E: Multiple disks and storage arrays
This can be done, but we will need enterprise grade hardware and careful sizing by an expert to compete with solution C. If not intimidated by the complexity of the setup, the price and the high power consumption, we can get impressive performance, reliability and flexibility going this way, especially if the network is 10Gpbs or better and we plan to work with Studio from multiple computers.
Studio performance will not improve noticeably when jumping from a single SSD to an array of SSDs. Consumer SSDs are not designed to be used in arrays. Let's forget about RAID options provided by mainboards lacking a dedicated controller, latency would be too high.

TROUBLESHOOTING
To anyone seeing over 5 minute loading times for very complex scenes, I recommend checking disks and  motherboard, and trying to replace the disk data cables.
Another symptom of storage worries are missing miniatures when searching the content pane, and "not responding & whiteout" after right clicking to refresh.
DAZ Studio is very sensitive to library performance and will begin to stutter well before any other program would misbehave. Files  might transfer to and from the library directory just fine, but if Studio is too slow at loading, then it's time to look for storage problems.

CONCLUSIONS
A single large SSD is going to provide the best experience with Studio, without being difficult to setup or too costly.
Of course enterprise storage can be leveraged with great success if already installed or if peculiar requirements are in place.

Post edited by GLE on

Comments

  • thenoobduckythenoobducky Posts: 68
    edited August 2021

    GLE said:

    Hello everybody.
    In this thread I will discuss aspects of storage solutions for DAZ Studio, based on my experioence with various implementations through the years.
    Please keep in mind the following conventions:
    - asset: a figure or prop complete with all its attributes, as shown in the viewport
    - item: a single file contained in the library folder, irrespective of it being a morph, a texture, a geometry baseline, a pose preset, etc.
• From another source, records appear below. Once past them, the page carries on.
**config.mk**
```make
export PLATFORM = sky130hd
export DESIGN_NAME = queue_fifo
export DESIGN_NICKNAME = d
export VERILOG_FILES = /design/src/rtl/queue_fifo.sv
export SDC_FILE = /design/constraint.sdc
export NUM_CORES = 1
export LEC_CHECK = 0
export CAP_MARGIN = 30
export CORE_AREA = 5 5 81 83
export CTS_CLUSTER_DIAMETER = 100
export DETAILED_ROUTE_END_ITERATION = 12
export DIE_AREA = 0 0 86 88
export DONT_BUFFER_PORTS = 1
export PLACE_DENSITY = 0.6
export SYNTH_ARGS = -nofsm -noshare
export SYNTH_HDL_FRONTEND = slang
export SYNTH_SLANG_ARGS = --single-unit
```
**constraint.sdc**
```tcl
create_clock -name clk -period 2.83 [get_ports clk]
set_input_delay 0.566 -clock clk [delete_from_list [all_inputs] [get_ports clk]]
set_output_delay 0.566 -clock clk [all_outputs]
set_load 0.02 [all_outputs]
```
**src/rtl/queue_fifo.sv**
```systemverilog
// Parametrised valid/ready FIFO with occupancy count, almost-full/empty flags,
// synchronous flush and registered, bypass or pipe flow modes.
module queue_fifo #(
  parameter int DATA_WIDTH   = 8,
  parameter int DEPTH        = 4,
  parameter int AFULL_LEVEL  = DEPTH - 1,
  parameter int AEMPTY_LEVEL = 1,
  parameter int MODE         = 0
) (
  input  logic                       clk,
  input  logic                       reset,
  input  logic                       flush,
  input  logic                       enq_valid,
  input  logic [DATA_WIDTH-1:0]      enq_data,
  output logic                       enq_ready,
  input  logic                       deq_ready,
  output logic                       deq_valid,
  output logic [DATA_WIDTH-1:0]      deq_data,
  output logic [$clog2(DEPTH+1)-1:0] count,
  output logic                       almost_full,
  output logic                       almost_empty
);

  localparam int PTR_W = (DEPTH > 1) ? $clog2(DEPTH) : 1;
  localparam int CNT_W = $clog2(DEPTH + 1);
  localparam logic [PTR_W-1:0] LAST_PTR   = PTR_W'(DEPTH - 1);
  localparam logic [CNT_W-1:0] FULL_CNT   = CNT_W'(DEPTH);
  localparam logic [CNT_W-1:0] AFULL_CNT  = CNT_W'(AFULL_LEVEL);
  localparam logic [CNT_W-1:0] AEMPTY_CNT = CNT_W'(AEMPTY_LEVEL);

  generate
    if (DEPTH < 2) begin : g_bad_depth
      $error("queue_fifo: DEPTH must be at least 2");
    end
    if (MODE > 2) begin : g_bad_mode
      $error("queue_fifo: MODE must be 0, 1 or 2");
    end
    if (AFULL_LEVEL > DEPTH) begin : g_bad_afull
      $error("queue_fifo: AFULL_LEVEL must not exceed DEPTH");
    end
  endgenerate

  logic [DATA_WIDTH-1:0] mem [DEPTH];
  logic [PTR_W-1:0]      head;
  logic [PTR_W-1:0]      tail;

  logic is_empty;
  logic is_full;
  logic bypass_active;
  logic enq_fire;
  logic deq_fire;
  logic pass_through;
  logic wr_en;
  logic rd_en;

  assign is_empty      = (count == '0);
  assign is_full       = (count == FULL_CNT);
  assign bypass_active = (MODE == 1) && is_empty;

  // In pipe mode a full queue still accepts when the head leaves this cycle.
  assign enq_ready = (MODE == 2) ? (!is_full || deq_ready) : !is_full;
  assign deq_valid = bypass_active ? enq_valid : !is_empty;
  assign deq_data  = bypass_active ? enq_data : mem[head];

  assign enq_fire     = enq_valid && enq_ready;
  assign deq_fire     = deq_valid && deq_ready;
  assign pass_through = bypass_active && enq_fire && deq_fire;
  assign wr_en        = enq_fire && !pass_through && !flush;
  assign rd_en        = deq_fire && !pass_through && !flush;

  assign almost_full  = (count >= AFULL_CNT);
  assign almost_empty = (count <= AEMPTY_CNT);

  always_ff @(posedge clk or negedge reset) begin
    if (!reset) begin
      head  <= '0;
      tail  <= '0;
      count <= '0;
      for (int i = 0; i < DEPTH; i++) begin
        mem[i] <= '0;
      end
    end else begin
      if (wr_en) begin
        mem[tail] <= enq_data;
      end
      if (flush) begin
        head  <= '0;
        tail  <= '0;
        count <= '0;
      end else begin
        if (wr_en) begin
          tail <= (tail == LAST_PTR) ? '0 : tail + PTR_W'(1);
        end
        if (rd_en) begin
          head <= (head == LAST_PTR) ? '0 : head + PTR_W'(1);
        end
        if (wr_en && !rd_en) begin
          count <= count + CNT_W'(1);
        end else if (rd_en && !wr_en) begin
          count <= count - CNT_W'(1);
        end
      end
    end
  end

endmodule

```
==> metrics.csv, run 1 <==
metric,value,unit
drtIter0Drc,22,
fin_hold_ws,0.1122,ns
portBuffers,0,
slew_headroom,0.5515,
hold_viol,0,
insertion_delay,0.29,ns
path_class,reg2out,
ir_drop,688.2,uV
seq_area_frac_synth,0.4930,
clock_sinks,39,
setup_violations,0,
dieArea,0.007568,mm2
synth_xor_area_frac,0.01770,
clkSlewWorstSetupHoldPaths,0.08,ns
synth_ff_type,dfrtp_1,
period_needed,2.305,ns
io_pins,28,
wire_per_inst,18.10,um
maxSlewViolCount,0,
netlist_area,0.001979,mm2
grt_pass1_vias,1360,
cpPeakStageDelay,0.78,ns
synth_compound_area_frac,0.04488,
gp_congestion,0.8620,
syn2layout_area_growth,11.63,%
cts_buffer_depth,2,
async_flop_share,1.000,
ctsHoldBuffers,1,
drc,0,
seq_area,975.9,um2
synthSimpleGateAreaFrac,0.07396,
hpwl,2.846,mm
fin_tns_setup,0,ns
worst_slew_pin_slew,0.6657,ns
grt_pass1_wl,6.975,mm
avgSynthCellArea,14.55,um2
start_kind,flop,
yosys.area_share.adder,0.05689,
ant_nets,0,
crit_required,2.26,ns
drt-pass1-iter-count,2,
path_cells,mux4_2,
htreeDepth,2,
grt_remaining_overflow,0,
coreArea,0.005781,mm2
cpMaxStageDelayCell,dfrtp_1,
ys_warn_count,0,
hp-class,in2async,
finalClockSkew,0.006526,ns
cp.buffers_inverters,0,
critical_path.top_delay_family,flip-flops,
fp.dieH,88,um
yosysUniqueCellTypes,29,
grtUsageTotal,0.1201,
end_kind,output port,
multi_input_area,960.9,um2
cts_tree,built,
synth_top_family_by_area,multiplexers,
power_leakage,1.029,nW
nets,163,
power_density,1144,mW/mm2
via_count,1110,
syn_inst,136,
cts_made_buffers,5,
die-width,86,um
grt_max_degree,40,
arrival,1.74,ns
rsz0062_at_grt,no,
drive_gt1_frac,0.3873,
drt-vias-per-instance,5.115,
postCtsSetupRepairBufs,0,
syn_nets,158,
yosys_register_bits,39,
fin_crit_sh,0.8143,
ctsResizeCount,0,
start_util,0.3424,
fillers,555,
cap_violations,0,
antenna_found_initial,0,
synth.area.mux_share,0.2920,
cp_max_fo,10,
root_buffer,clkbuf_8,
wl,3.927,mm
fmax,433.9,MHz
rows,28,
antenna_cells,0,
synth_edf_count,0,
status,finished clean,
[report_power, final]
part	leakage [nW]	internal [W]	switching [W]	total (W)
Clock	0.0654	0.000352	0.000184	0.000536
Combinational	0.466	0.000474	0.000507	0.000981
Sequential	0.497	0.000782	0.000227	0.00101
Total	1.03	0.00161	0.000918	0.00253
[cell type report]
type	instances	area share
inverter	7	0.01189
clock buffer	6	0.03284
timing repair buffer	1	0.009060
tap	75	0.04247
sequential	39	0.4417
clock inverter	2	0.02718
multi-input combinational	87	0.4349
[cells in the mapped netlist, types with 2 or more instances]
cell	number	area share
nor2_1	6	0.011
mux2_1	2	0.011
nand2_4	5	0.028
mux2_4	7	0.053
mux4_2	8	0.091
inv_1	7	0.013
xnor2_1	2	0.0089
nand2_1	4	0.0076
a21oi_1	4	0.010
dfrtp_1	39	0.49
xor2_1	2	0.0089
nand3_1	2	0.0051
mux2_2	24	0.14
ha_1	9	0.057
[metal layers]
layer  track usage  part of all wire  vias up
met2        0.1969              0.49       32
met3       0.04139             0.060        8
met5             0                 0        -
met1        0.1402              0.42      571
li1              -                 -      499
met4       0.06043             0.030        0
[cell usage in the layout, fill, tap and decap left out]
master | Yosys | layout
a31oi_1 | 1 | 1
ha_1 | 9 | 9
clkbuf_1 | 0 | 1
xor2_1 | 2 | 2
mux2_1 | 2 | 2
mux2_2 | 24 | 24
nor2_1 | 6 | 6
dfrtp_1 | 39 | 39
mux4_2 | 8 | 8
a41oi_1 | 1 | 1
nand3_1 | 2 | 2
xnor2_1 | 2 | 2
a211oi_1 | 1 | 1
inv_1 | 7 | 7
mux2_4 | 7 | 7
nor3_1 | 1 | 1
nor2_8 | 1 | 1
a21oi_1 | 4 | 4
buf_12 | 0 | 1
a221oi_1 | 1 | 1
or3_1 | 1 | 1
a21bo_4 | 1 | 1
or2b_4 | 1 | 1
nand2_1 | 4 | 4
nand2_4 | 5 | 5
bufinv_16 | 0 | 2
clkbuf_8 | 0 | 5
a21boi_0 | 1 | 1
a311oi_1 | 1 | 1
o21ai_0 | 1 | 1
[through the flow]
stage,std cells,utilization,power (W),cell area (um2),setup WS (ns)
floorplan,136,-,0.001813,1979,0.9790
global placement,208,0.3558,0.001924,2057,0.8265
detailed placement,208,0.3558,0.001998,2057,0.7552
CTS,217,0.3823,0.002553,2210,0.4933
global route,217,0.3823,0.002695,2210,0.4265
finish,217,0.3823,0.002527,2210,0.5255
[worst paths after layout]
check | from | end | slack (ns) | cells past startpoint
worst max-delay path | head[0]$_DFFE_PN0P_ | deq_data[7] | 0.53 | 1
worst min-delay path | reset | mem[21]$_DFFE_PN0P_ | 0.11 | 1
worst max register to register | count[1]$_DFFE_PN0P_ | count[1]$_DFFE_PN0P_ | 0.77 | 6
worst min register to register | mem[18]$_DFFE_PN0P_ | mem[18]$_DFFE_PN0P_ | 0.51 | 1
max in group asynchronous | reset | mem[18]$_DFFE_PN0P_ | 2.53 | 1
min in group clk | flush | count[2]$_DFFE_PN0P_ | 0.34 | 1
[cell families (layout without fill, tap and decap cells)]
logic type,after synthesis,count (layout)
multiplexers,41,41
flip-flops,39,39
AND/OR/NAND/NOR,21,21
AO/OA/AOI/OAI,12,12
buffers and inverters,10,16
adder cells (fa/ha/maj),9,9
XOR/XNOR,4,4
[registers in the layout, summed over array words and instances, names as in the netlist]
register,count
count,3
head,2
mem,32
tail,2
Power figures use the tool's default switching activity.
==> inputs of run 2 (changes only) <==
==> constraint.sdc (replaced) <==
create_clock -name clk -period 2.4 [get_ports clk]
set_input_delay 0.48 -clock clk [delete_from_list [all_inputs] [get_ports clk]]
set_output_delay 0.48 -clock clk [all_outputs]
set_load 0.02 [all_outputs]
==> run 2 against run 1 <==
  * Cell count increased by 0.46%
  * Core utilization decreased by 0.69 points
  * Routed wire length increased by 1.1%
  * Clock power decreased by 19%
  * Die area unchanged
  * Critical path depth increased by 3
  * Worst hold slack got worse by 0.091 ns
  * Sequential share of layout area increased by 0.82 points
  * Non-clock buffer count increased by 1
  * Combinational power increased by 24%
  * Via count decreased by 0.54%
==> metrics.csv, run 2 (same netlist as run 1, synthesis figures left out) <==
metric,value,unit
wire_per_inst,18.21,um
arrival,1.62,ns
fp.dieH,88,um
end_kind,output port,
ir_drop,857.9,uV
drt-pass1-iter-count,2,
grt_max_degree,40,
final_common_cell,dfrtp_1,
setup_violations,0,
largest_reg_flops,32,
crit_required,1.92,ns
drt-vias-per-instance,5.064,
drive_gt1_frac,0.3916,
rrSetupSlack,0.34,ns
hp-class,in2async,
cp-startpoint,count[2]$_DFFE_PN0P_,
root_buffer,clkbuf_8,
slew_headroom,0.5657,
cpPeakStageDelay,0.61,ns
rows,28,
top_regs,"mem x32, count x3",
grt_pass1_vias,1253,
coreArea,0.005781,mm2
power_leakage,1.010,nW
cts_made_buffers,5,
mostFrequentLayoutCells,"dfrtp_1, mux2_2, ha_1, mux4_2",
power_density,1288,mW/mm2
switching_share,0.3926,
crit_cells,4,
cp_max_fo,8,
drtIter0Drc,72,
rsz0062_at_grt,no,
clkSlewWorstSetupHoldPaths,0.08,ns
via_count,1104,
grt_remaining_overflow,0,
cap_violations,0,
cp.buffers_inverters,1,
clock_sinks,39,
grt_pass1_wl,6.389,mm
postCtsSetupRepairBufs,0,
p_int,0.001697,W
cts_tree,built,
dieArea,0.007568,mm2
fmax,476.2,MHz
worstReg2RegEnd,mem[18]$_DFFE_PN0P_,
portBuffers,0,
fin_crit_sh,0.8751,
post-route-util,0.3753,
antenna_cells,0,
ctsHoldBuffers,1,
drc,0,
r2r_start,count[0]$_DFFE_PN0P_,
comb_power_share,0.435,
syn2layout_area_growth,9.608,%
io_pins,28,
hold_viol,0,
insertion_delay,0.29,ns
cts_buffer_depth,2,
ant_nets,0,
path_cells,"inv_1, ha_1, nor2_1, o21ai_0",
path_class,reg2out,
clkPwrFrac,0.156,
period_needed,2.100,ns
gp_congestion,0.8463,
largest_register,mem,
fin_tns_setup,0,ns
r2r_cells,6,
crit_end,almost_full,
wl,3.970,mm
htreeDepth,2,
grtUsageTotal,0.1129,
start_util,0.3424,
finalClockSkew,0.01120,ns
maxSlewViolCount,0,
cpMaxStageDelayCell,dfrtp_1,
switchingPower,0.001097,W
critical_path.top_delay_family,flip-flops,
die-width,86,um
seqPwrFrac,0.409,
worst_slew_pin_slew,0.6447,ns
antenna_found_initial,0,
ctsResizeCount,0,
hpwl,2.782,mm
start_kind,flop,
status,finished clean,
nets,164,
    GENERAL CONSIDEDRATIONS
    Like most programs, the performance of DAZ Studio will depend on the underlying hardware. This is also true for the storage subsystem: throwing more hardware at the problem will eventually fix it.
    The good news is that as of today, we don't need fancy enterprise grade storage solutions to make Studio snappy.
    What most of us see when we look at our Studio libraries is the space required to hold it. That's easy to measure.
    What we don't consider is the distribution of files in the library and what Studio does when it loads an asset, especially a figure with many morph dials available (even if they are not dialed).
    In a typical library, textures will make up the bulk of occupied space. Geometries and morph delta files will be numerous, but their size is going to be negligible.
    When an asset is loaded, Studio needs to read all the relevant items in order to make it appear in the viewport. Therefore Studio will read a lot of small files (geometries), and a few large files (textures).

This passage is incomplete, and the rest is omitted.